*Exercise goal*
The output is the lines below from the one with "num_vias = 900" through the one with "intPower_uw = 608", both included, printed exactly and with no other line.

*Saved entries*
File: config.mk
export PLATFORM = sky130hd
export DESIGN_NAME = disp_scan_ctrl
export DESIGN_NICKNAME = d
export VERILOG_FILES = /design/src/rtl/disp_pkg.sv /design/src/rtl/scan_prescaler.sv /design/src/rtl/disp_scan_ctrl.sv
export SDC_FILE = /design/constraint.sdc
export NUM_CORES = 1
export LEC_CHECK = 0
export CORE_MARGIN = 10
export CORE_UTILIZATION = 51
export CTS_CLUSTER_SIZE = 28
export DETAILED_ROUTE_END_ITERATION = 8
export PLACE_DENSITY_LB_ADDON = 0.05
export RECOVER_POWER = 25
export SYNTH_ARGS = -nofsm -noshare
export SYNTH_HDL_FRONTEND = slang
export SYNTH_SLANG_ARGS = --single-unit
File: constraint.sdc
create_clock -name clk -period 1.7 [get_ports clk]
set_input_delay 0.255 -clock clk [delete_from_list [all_inputs] [get_ports clk]]
set_output_delay 0.255 -clock clk [all_outputs]
set_load 0.005 [all_outputs]
File: src/rtl/disp_pkg.sv
// Shared types, default constants and digit-selection helpers for the display scan controller.
package disp_pkg;

    typedef enum logic [1:0] {
        ST_IDLE  = 2'd0,
        ST_BLANK = 2'd1,
        ST_DRIVE = 2'd2
    } scan_state_t;

    localparam int DEF_PRESCALE_BITS = 8;
    localparam int DEF_DIGITS        = 4;
    localparam int DEF_BLANK_CYCLES  = 4;

    // Helpers work on a fixed wide mask so one function serves every DIGITS value.
    // IDX_W is one bit wider than needed so callers can always slice off spare bits.
    localparam int MAX_DIGITS = 32;
    localparam int IDX_W      = 6;

    typedef struct packed {
        logic [IDX_W-1:0] idx;
        logic             wrap;
    } next_t;

    // Index of the lowest set bit; 0 when the mask is empty.
    function automatic logic [IDX_W-1:0] lowest_set(input logic [MAX_DIGITS-1:0] mask);
        logic [IDX_W-1:0] r;
        r = '0;
        for (int i = MAX_DIGITS - 1; i >= 0; i--) begin
            if (mask[i]) r = IDX_W'(i);
        end
        return r;
    endfunction

    // Lowest set bit strictly above cur; otherwise wrap to the lowest set bit overall.
    function automatic next_t next_digit(input logic [MAX_DIGITS-1:0] mask,
                                         input logic [IDX_W-1:0]      cur);
        next_t r;
        r.wrap = 1'b1;
        r.idx  = lowest_set(mask);
        for (int i = MAX_DIGITS - 1; i >= 0; i--) begin
            if (mask[i] && (IDX_W'(i) > cur)) begin
                r.idx  = IDX_W'(i);
                r.wrap = 1'b0;
            end
        end
        return r;
    endfunction

endpackage

File: src/rtl/scan_prescaler.sv
// Dwell prescaler: free-running up-counter with synchronous clear and a terminal-count flag.
module scan_prescaler #(
    parameter int WIDTH = 8
) (
    input  logic clk,
    input  logic reset,
    input  logic clr,
    input  logic en,
    output logic tc
);

    logic [WIDTH-1:0] count_q;
    logic [WIDTH-1:0] count_d;

    // Clear wins over count; the counter wraps naturally from all-ones to zero.
    always_comb begin
        count_d = count_q;
        if (clr) begin
            count_d = '0;
        end else if (en) begin
            count_d = count_q + 1'b1;
        end
    end

    // Counter register with synchronous active-low reset.
    always_ff @(posedge clk) begin
        if (!reset) begin
            count_q <= '0;
        end else begin
            count_q <= count_d;
        end
    end

    assign tc = &count_q;

endmodule

File: src/rtl/disp_scan_ctrl.sv
// Multiplexed 7-segment scan controller: blank gap, then dwell on each enabled digit in turn.
module disp_scan_ctrl
    import disp_pkg::*;
#(
    parameter int PRESCALE_BITS = DEF_PRESCALE_BITS,
    parameter int DIGITS        = DEF_DIGITS,
    parameter int BLANK_CYCLES  = DEF_BLANK_CYCLES
) (
    input  logic                                   clk,
    input  logic                                   reset,
    input  logic                                   enable,
    input  logic [DIGITS-1:0]                      digit_mask,
    output logic [DIGITS-1:0]                      an,
    output logic [((DIGITS > 1) ? $clog2(DIGITS) : 1)-1:0] digit_sel,
    output logic                                   blank,
    output logic                                   frame_done
);

    localparam int SEL_W = (DIGITS > 1) ? $clog2(DIGITS) : 1;
    localparam int GAP_W = (BLANK_CYCLES > 1) ? $clog2(BLANK_CYCLES) : 1;
    localparam logic [GAP_W-1:0] GAP_LAST = GAP_W'(BLANK_CYCLES - 1);

    scan_state_t      state_q, state_d;
    logic [GAP_W-1:0] gap_q, gap_d;
    logic [SEL_W-1:0] digit_sel_q, digit_sel_d;
    logic [DIGITS-1:0] an_q, an_d;
    logic             blank_q, blank_d;
    logic             frame_done_q, frame_done_d;

    logic             pre_tc;
    logic             pre_clr;
    logic             pre_en;
    next_t            nxt;
    logic [IDX_W-1:0] first_idx;
    logic             unused_idx_bits;

    // Prescaler only runs while driving; any other state (or disable) parks it at zero.
    assign pre_en  = (state_q == ST_DRIVE);
    assign pre_clr = !enable || (state_q != ST_DRIVE);

    scan_prescaler #(
        .WIDTH (PRESCALE_BITS)
    ) u_prescaler (
        .clk   (clk),
        .reset (reset),
        .clr   (pre_clr),
        .en    (pre_en),
        .tc    (pre_tc)
    );

    assign nxt             = next_digit(MAX_DIGITS'(digit_mask), IDX_W'(digit_sel_q));
    assign first_idx       = lowest_set(MAX_DIGITS'(digit_mask));
    assign unused_idx_bits = ^{nxt.idx[IDX_W-1:SEL_W], first_idx[IDX_W-1:SEL_W]};

    // Next-state, gap counter, digit advance and wrap pulse; outputs are derived from the next state
    // so the registered anodes line up with the state they belong to.
    always_comb begin
        state_d      = state_q;
        gap_d        = gap_q;
        digit_sel_d  = digit_sel_q;
        frame_done_d = 1'b0;
        if (!enable) begin
            state_d = ST_IDLE;
            gap_d   = '0;
        end else begin
            case (state_q)
                ST_IDLE: begin
                    gap_d = '0;
                    if (digit_mask != '0) begin
                        state_d     = ST_BLANK;
                        digit_sel_d = first_idx[SEL_W-1:0];
                    end
                end
                ST_BLANK: begin
                    if (gap_q == GAP_LAST) begin
                        state_d = ST_DRIVE;
                        gap_d   = '0;
                    end else begin
                        gap_d = gap_q + 1'b1;
                    end
                end
                ST_DRIVE: begin
                    gap_d = '0;
                    if (pre_tc) begin
                        if (digit_mask == '0) begin
                            state_d = ST_IDLE;
                        end else begin
                            state_d      = ST_BLANK;
                            digit_sel_d  = nxt.idx[SEL_W-1:0];
                            frame_done_d = nxt.wrap;
                        end
                    end
                end
                default: begin
                    state_d = ST_IDLE;
                    gap_d   = '0;
                end
            endcase
        end
        blank_d = (state_d != ST_DRIVE);
    end

    // One-hot active-low anode decode of the upcoming digit while driving.
    for (genvar gi = 0; gi < DIGITS; gi++) begin : g_an
        assign an_d[gi] = !((state_d == ST_DRIVE) && (digit_sel_d == SEL_W'(gi)));
    end

    // State and output registers with synchronous active-low reset.
    always_ff @(posedge clk) begin
        if (!reset) begin
            state_q      <= ST_IDLE;
            gap_q        <= '0;
            digit_sel_q  <= '0;
            an_q         <= '1;
            blank_q      <= 1'b1;
            frame_done_q <= 1'b0;
        end else begin
            state_q      <= state_d;
            gap_q        <= gap_d;
            digit_sel_q  <= digit_sel_d;
            an_q         <= an_d;
            blank_q      <= blank_d;
            frame_done_q <= frame_done_d;
        end
    end

    assign an         = an_q;
    assign digit_sel  = digit_sel_q;
    assign blank      = blank_q;
    assign frame_done = frame_done_q;

endmodule

==> results of run 1 <==
## synthesized netlist by cell type, types with 2 or more instances
| cell | number |
|---|---|
| inv_1 | 4 |
| nand2_1 | 5 |
| clkbuf_1 | 2 |
| xor2_1 | 4 |
| nand3_1 | 7 |
| xnor2_1 | 2 |
| o21a_1 | 3 |
| a21boi_0 | 2 |
| dfxtp_1 | 20 |
| nor2b_1 | 3 |
| ha_1 | 2 |
| and3_1 | 2 |
| nand2b_1 | 2 |
| nor2_1 | 16 |
| and2_1 | 2 |
| nand4_1 | 3 |
| o21ai_0 | 6 |
| a21oi_1 | 3 |
| and4_1 | 2 |
## critical path, delay by kind of cell (launching register included)
| family | cells | cell delay (ns) |
|---|---|---|
| DFF | 1 | 0.36 |
| and+or+nand+nor | 2 | 0.56 |
| adders and majority gates | 1 | 0.17 |
| AOI/OAI and AO/OA | 2 | 0.37 |
## layer usage
layer | share of wire, % | track usage, % | up-vias
li1 | - | - | 453
met2 | 45 | 17.7 | 28
met3 | 5.1 | 3.14 | 2
met5 | 0 | 0 | -
met4 | 0.79 | 2.46 | 0
met1 | 49 | 14.4 | 417
## power by group
part | switching [uW] | total [uW] | leakage [uW] | internal (uW)
Clock | 131 | 214 | 0.0000138 | 82.4
Combinational | 46.0 | 97.5 | 0.000321 | 51.4
Sequential | 11.4 | 485 | 0.000163 | 474
## sequential cells by signal (all words and copies together) (netlist names)
| register | count |
|---|---|
| frame_done | 1 |
| an | 4 |
| digit_sel | 2 |
| gap_q | 2 |
| state_q | 2 |
| u_prescaler.count_q | 8 |
| blank | 1 |
## cell type report
type / instances / area (um2) / area share, %
clock buffer: 3 / 22.5 / 1.77
inverter: 4 / 15.0 / 1.18
multi-input combinational: 85 / 581 / 45.7
sequential: 20 / 403 / 31.7
tap: 25 / 31.3 / 2.46
timing repair buffer: 26 / 219 / 17.2
## through the flow
stage / TNS, ns / instances / setup WS [ns]
floorplan: 0 / 111 / 0.188
global placement: -0.930 / 160 / -0.197
detailed placement: -0.963 / 160 / -0.185
CTS: 0 / 163 / 0.0541
global route: 0 / 163 / 0.00975
finish: 0 / 163 / 0.107
## logic make-up after synthesis
| family | after synthesis | share of synthesized area, % |
|---|---|---|
| adder cells (fa/ha/maj) | 2 | 2.55 |
| AND/OR/NAND/NOR | 53 | 30.6 |
| multiplexers | 1 | 1.02 |
| AO/OA/AOI/OAI | 23 | 17.5 |
| buffers and inverters | 6 | 2.29 |
| flip-flops | 20 | 40.8 |
| XOR/XNOR | 6 | 5.35 |
## final timing paths
| kind | from | endpoint | slack (ns) | cells past startpoint |
|---|---|---|---|---|
| worst min register to register | u_prescaler.count_q[0] | u_prescaler.count_q[0] | 0.45 | 1 |
| worst max-delay path | u_prescaler.count_q[0] | digit_sel[1] | 0.11 | 5 |
| worst max register to register | u_prescaler.count_q[0] | digit_sel[1] | 0.11 | 5 |
| worst min-delay path | u_prescaler.count_q[0] | u_prescaler.count_q[0] | 0.45 | 1 |
## what timing repair did
| action | in CTS | in global routing |
|---|---|---|
| hold endpoints to repair | 0 | 0 |
| setup endpoints to repair | 0 | 8 |
| resized for setup | 0 | 7 |
==> flow_summary.ini, run 1 <==
[sta]
drv_slew = 0
fin_crit_ns = 1.59
finalHoldViolations = 0
whs_ns = 0.446
worst_pin_slew_ns = 0.609
rsz0062_at_grt = false
fmax_mhz = 628
maxSlewHeadroom_pct = 58.9
period_share_pct = 93.7
finClkSkew_ns = 0.00466
finalSetupViolCount = 0

[floorplanning]
io_pins = 15
dieHeight_um = 63.9
die_area_mm2 = 0.00408
start_util_pct = 55.1
num_rows = 15
die_w_um = 63.9
core_area_mm2 = 0.00178

[cts]
clk_pin_slew_ns = 0.10
cts.path.max_buffers = 2
cts_buffers = 3
cts-root-buf = clkbuf_4
worstSkewPairLatency_ns = 0.29
cts_tree = built
cts.sinks = 20
h-tree-depth = 1
postCtsHoldBufs = 0
cts_setup_buffers = 0

[power]
p_total_uw = 797
peakVddDrop_mv = 0.661
p_per_area_mw_per_mm2 = 627
power.leakage_uw = 0.000497

[yosys]
async_flop_share_pct = 0
synth_cells = 111
synth-warning-count = 0
synth_area_leaders = dfxtp_1 41%, nor2_1 6.1%, nand3_1 3.6%, xor2_1 3.6%, o21ai_0 3.1%
netlist.area_leader.share_pct = 40.8
synth_nets = 120
yosysTopAreaCell = dfxtp_1
ys_ff_latch = 20
synth_area_per_cell_um2 = 8.85
synth.distinct_cells = 40
synth_edf_count = 0
synth-seq-area-share_pct = 40.8
synth_flop_cell = dfxtp_1
synth_area_um2 = 982

[worst_setup_path]
cp-end-kind = register
crit_path_start_kind = register
critPathSlowestCell = or3_4
slowest_delay_ns = 0.39
cp.required_ns = 1.87
crit_type = register to register
path_cells = ha_1 > nand3_1 > or3_4 > a32oi_4 > a21boi_0
worstPathArrival_ns = 1.76
cp_max_fo = 4

[cells_and_area]
post-route-cell-area_mm2 = 0.00127
diodes = 0
mostFrequentLayoutCell = dfxtp_1
layout-drive-gt1-share_pct = 17.4
syn2layout_area_growth_pct = 29.4
final_cell_mix = 18 x dfxtp_1, 16 x nor2_1, 13 x clkdlybuf4s50_1
fin_util_pct = 71.3
final_nets = 149
fill_cells = 155

[route]
dr.pass1.iters = 4
drt-vias-per-instance = 5.52
drc = 0
wl_per_cell_um = 13.1
ant_nets = 0
wirelength_mm = 2.14
num_vias = 900
drt_iter0_markers = 26

[global_routing]
grt_usage_pct = 11.1
grt_start_max_net_pins = 11
grt_pass1_vias = 897
grt_pass1_wl_mm = 3.90
antenna_found_initial = 0
grt_overflow_total = 0

[placed_design]
portBuffers = 14
hpwlAfterDp_mm = 1.63
placed_cell_area_mm2 = 0.00124
gp_congestion = 0.892

[outcome]
status = finished, final reports clean

[flow_run]
max_cap_violations = 0

[hold_path]
hold_class = register to register
Note: power is estimated with default switching activity, not from simulation.
==> inputs of run 2 (changes only) <==
- SETUP_SLACK_MARGIN: unset -> 0.1
- SKIP_CTS_REPAIR_TIMING: unset -> 1
==> flow_summary.ini, run 2 (synthesis gave the netlist of run 1 again) <==
[route]
dr.pass1.iters = 4
wl_per_cell_um = 13.4
drt-vias-per-instance = 5.48
num_vias = 894
drt_iter0_markers = 40
ant_nets = 0
drc = 0
wirelength_mm = 2.18

[cts]
cts-root-buf = clkbuf_4
cts.path.max_buffers = 2
clk_pin_slew_ns = 0.11
cts_buffers = 3
worstSkewPairLatency_ns = 0.29
h-tree-depth = 1
cts_tree = built
cts.sinks = 20

[cells_and_area]
largest_reg_flops = 8
syn2layout_area_growth_pct = 30.7
final_cell_mix = 16 x nor2_1, 16 x dfxtp_1, 12 x clkdlybuf4s50_1
fill_cells = 151
layout-drive-gt1-share_pct = 20.3
final_nets = 149
top_register = u_prescaler.count_q
diodes = 0

[floorplanning]
io_pins = 15
num_rows = 15
start_util_pct = 55.1
dieHeight_um = 63.9
core_area_mm2 = 0.00178
die_w_um = 63.9
die_area_mm2 = 0.00408

[sta]
worst_pin_slew_ns = 0.430
finalWorstSetupSlack_ns = 0.166
maxSlewHeadroom_pct = 70.9
fmax_mhz = 652
finClkSkew_ns = 0.00806
finalSetupViolCount = 0
rsz0062_at_grt = true
period_share_pct = 90.2
fin_crit_ns = 1.53
finalHoldViolations = 0
drv_slew = 0

[worst_setup_path]
crit_type = register to primary output
rr_worst_depth = 5
crit_path_start_kind = register
slowest_delay_ns = 0.54
cp.required_ns = 1.44
path_delay_family = buffers and inverters
cp.depth = 1
cp_max_fo = 9
cp-end-kind = primary output
path_cells = clkdlybuf4s50_1
critPathSlowestCell = clkdlybuf4s50_1
worst-path-buf-inv = 1
worstPathArrival_ns = 1.28

[hold_path]
worstHoldPathCells = 1
hold_class = register to register

[power]
peakVddDrop_mv = 0.657
p_per_area_mw_per_mm2 = 622
p_total_uw = 799
sw_frac_of_total_pct = 23.9
power.leakage_uw = 0.000505
intPower_uw = 608
power_frac_comb_pct = 12.3
pwr-share-seq_pct = 60.8
p_clk_share_pct = 26.9
switchingPower_uw = 191

[global_routing]
grt_pass1_vias = 897
antenna_found_initial = 0
grt_usage_pct = 11.1
grt_start_max_net_pins = 11
grt_overflow_total = 0
grt_pass1_wl_mm = 3.90

[placed_design]
place_ws_ns = -0.185
gp_congestion = 0.892
portBuffers = 14
hpwlAfterDp_mm = 1.63

[outcome]
status = finished, final reports clean

[flow_run]
max_cap_violations = 0
run 2: path summary, 6_finish.rpt:
kind	start	to	slack, ns
min	u_prescaler.count_q[0]	u_prescaler.count_q[0]	0.42
min reg2reg	u_prescaler.count_q[0]	u_prescaler.count_q[0]	0.42
max reg2reg	u_prescaler.count_q[0]	an[0]	0.17
max	digit_sel[1]	digit_sel[1]	0.17
run 2: final cells by class:
class,instances,area (um2),area share (%)
clock buffer,3,22.5,1.75
inverter,4,15.0,1.17
multi-input combinational,85,588,45.8
sequential,20,405,31.6
tap,25,31.3,2.44
timing repair buffer,26,221,17.3
run 2: per-layer routing:
layer | vias up | GRT usage [%] | share of wire (%)
li1 | 450 | - | -
met1 | 416 | 14.4 | 47
met2 | 26 | 17.7 | 46
met3 | 2 | 3.14 | 6.6
met4 | 0 | 2.46 | 0.78
met5 | - | 0 | 0
run 2: stage by stage:
step           setup TNS [ns]  std cells  hold WS (ns)  cell area [um2]  utilization (%)
6_report                    0        163         0.418             1280             72.0
4_1_cts                     0        163         0.445             1260             70.6
3_3_place_gp           -0.930        160         0.425             1240             69.3
2_1_floorplan               0        111         0.408              982                -
3_5_place_dp           -0.963        160         0.429             1240             69.3
5_1_grt                     0        163         0.443             1280             72.0
run 2: power groups by stage:
| stage | clock, uW | combinational, uW | sequential [uW] |
|---|---|---|---|
| 6_report | 215 | 98.2 | 485 |
| 2_1_floorplan | 0 | 52.1 | 488 |
| 4_1_cts | 222 | 94.1 | 484 |
| 3_3_place_gp | 0 | 94.0 | 495 |
| 5_1_grt | 240 | 108 | 487 |
| 3_5_place_dp | 0 | 92.7 | 495 |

*Output for this exercise*
num_vias = 900
drt_iter0_markers = 26

[global_routing]
grt_usage_pct = 11.1
grt_start_max_net_pins = 11
grt_pass1_vias = 897
grt_pass1_wl_mm = 3.90
antenna_found_initial = 0
grt_overflow_total = 0

[placed_design]
portBuffers = 14
hpwlAfterDp_mm = 1.63
placed_cell_area_mm2 = 0.00124
gp_congestion = 0.892

[outcome]
status = finished, final reports clean

[flow_run]
max_cap_violations = 0

[hold_path]
hold_class = register to register
Note: power is estimated with default switching activity, not from simulation.
==> inputs of run 2 (changes only) <==
- SETUP_SLACK_MARGIN: unset -> 0.1
- SKIP_CTS_REPAIR_TIMING: unset -> 1
==> flow_summary.ini, run 2 (synthesis gave the netlist of run 1 again) <==
[route]
dr.pass1.iters = 4
wl_per_cell_um = 13.4
drt-vias-per-instance = 5.48
num_vias = 894
drt_iter0_markers = 40
ant_nets = 0
drc = 0
wirelength_mm = 2.18

[cts]
cts-root-buf = clkbuf_4
cts.path.max_buffers = 2
clk_pin_slew_ns = 0.11
cts_buffers = 3
worstSkewPairLatency_ns = 0.29
h-tree-depth = 1
cts_tree = built
cts.sinks = 20

[cells_and_area]
largest_reg_flops = 8
syn2layout_area_growth_pct = 30.7
final_cell_mix = 16 x nor2_1, 16 x dfxtp_1, 12 x clkdlybuf4s50_1
fill_cells = 151
layout-drive-gt1-share_pct = 20.3
final_nets = 149
top_register = u_prescaler.count_q
diodes = 0

[floorplanning]
io_pins = 15
num_rows = 15
start_util_pct = 55.1
dieHeight_um = 63.9
core_area_mm2 = 0.00178
die_w_um = 63.9
die_area_mm2 = 0.00408

[sta]
worst_pin_slew_ns = 0.430
finalWorstSetupSlack_ns = 0.166
maxSlewHeadroom_pct = 70.9
fmax_mhz = 652
finClkSkew_ns = 0.00806
finalSetupViolCount = 0
rsz0062_at_grt = true
period_share_pct = 90.2
fin_crit_ns = 1.53
finalHoldViolations = 0
drv_slew = 0

[worst_setup_path]
crit_type = register to primary output
rr_worst_depth = 5
crit_path_start_kind = register
slowest_delay_ns = 0.54
cp.required_ns = 1.44
path_delay_family = buffers and inverters
cp.depth = 1
cp_max_fo = 9
cp-end-kind = primary output
path_cells = clkdlybuf4s50_1
critPathSlowestCell = clkdlybuf4s50_1
worst-path-buf-inv = 1
worstPathArrival_ns = 1.28

[hold_path]
worstHoldPathCells = 1
hold_class = register to register

[power]
peakVddDrop_mv = 0.657
p_per_area_mw_per_mm2 = 622
p_total_uw = 799
sw_frac_of_total_pct = 23.9
power.leakage_uw = 0.000505
intPower_uw = 608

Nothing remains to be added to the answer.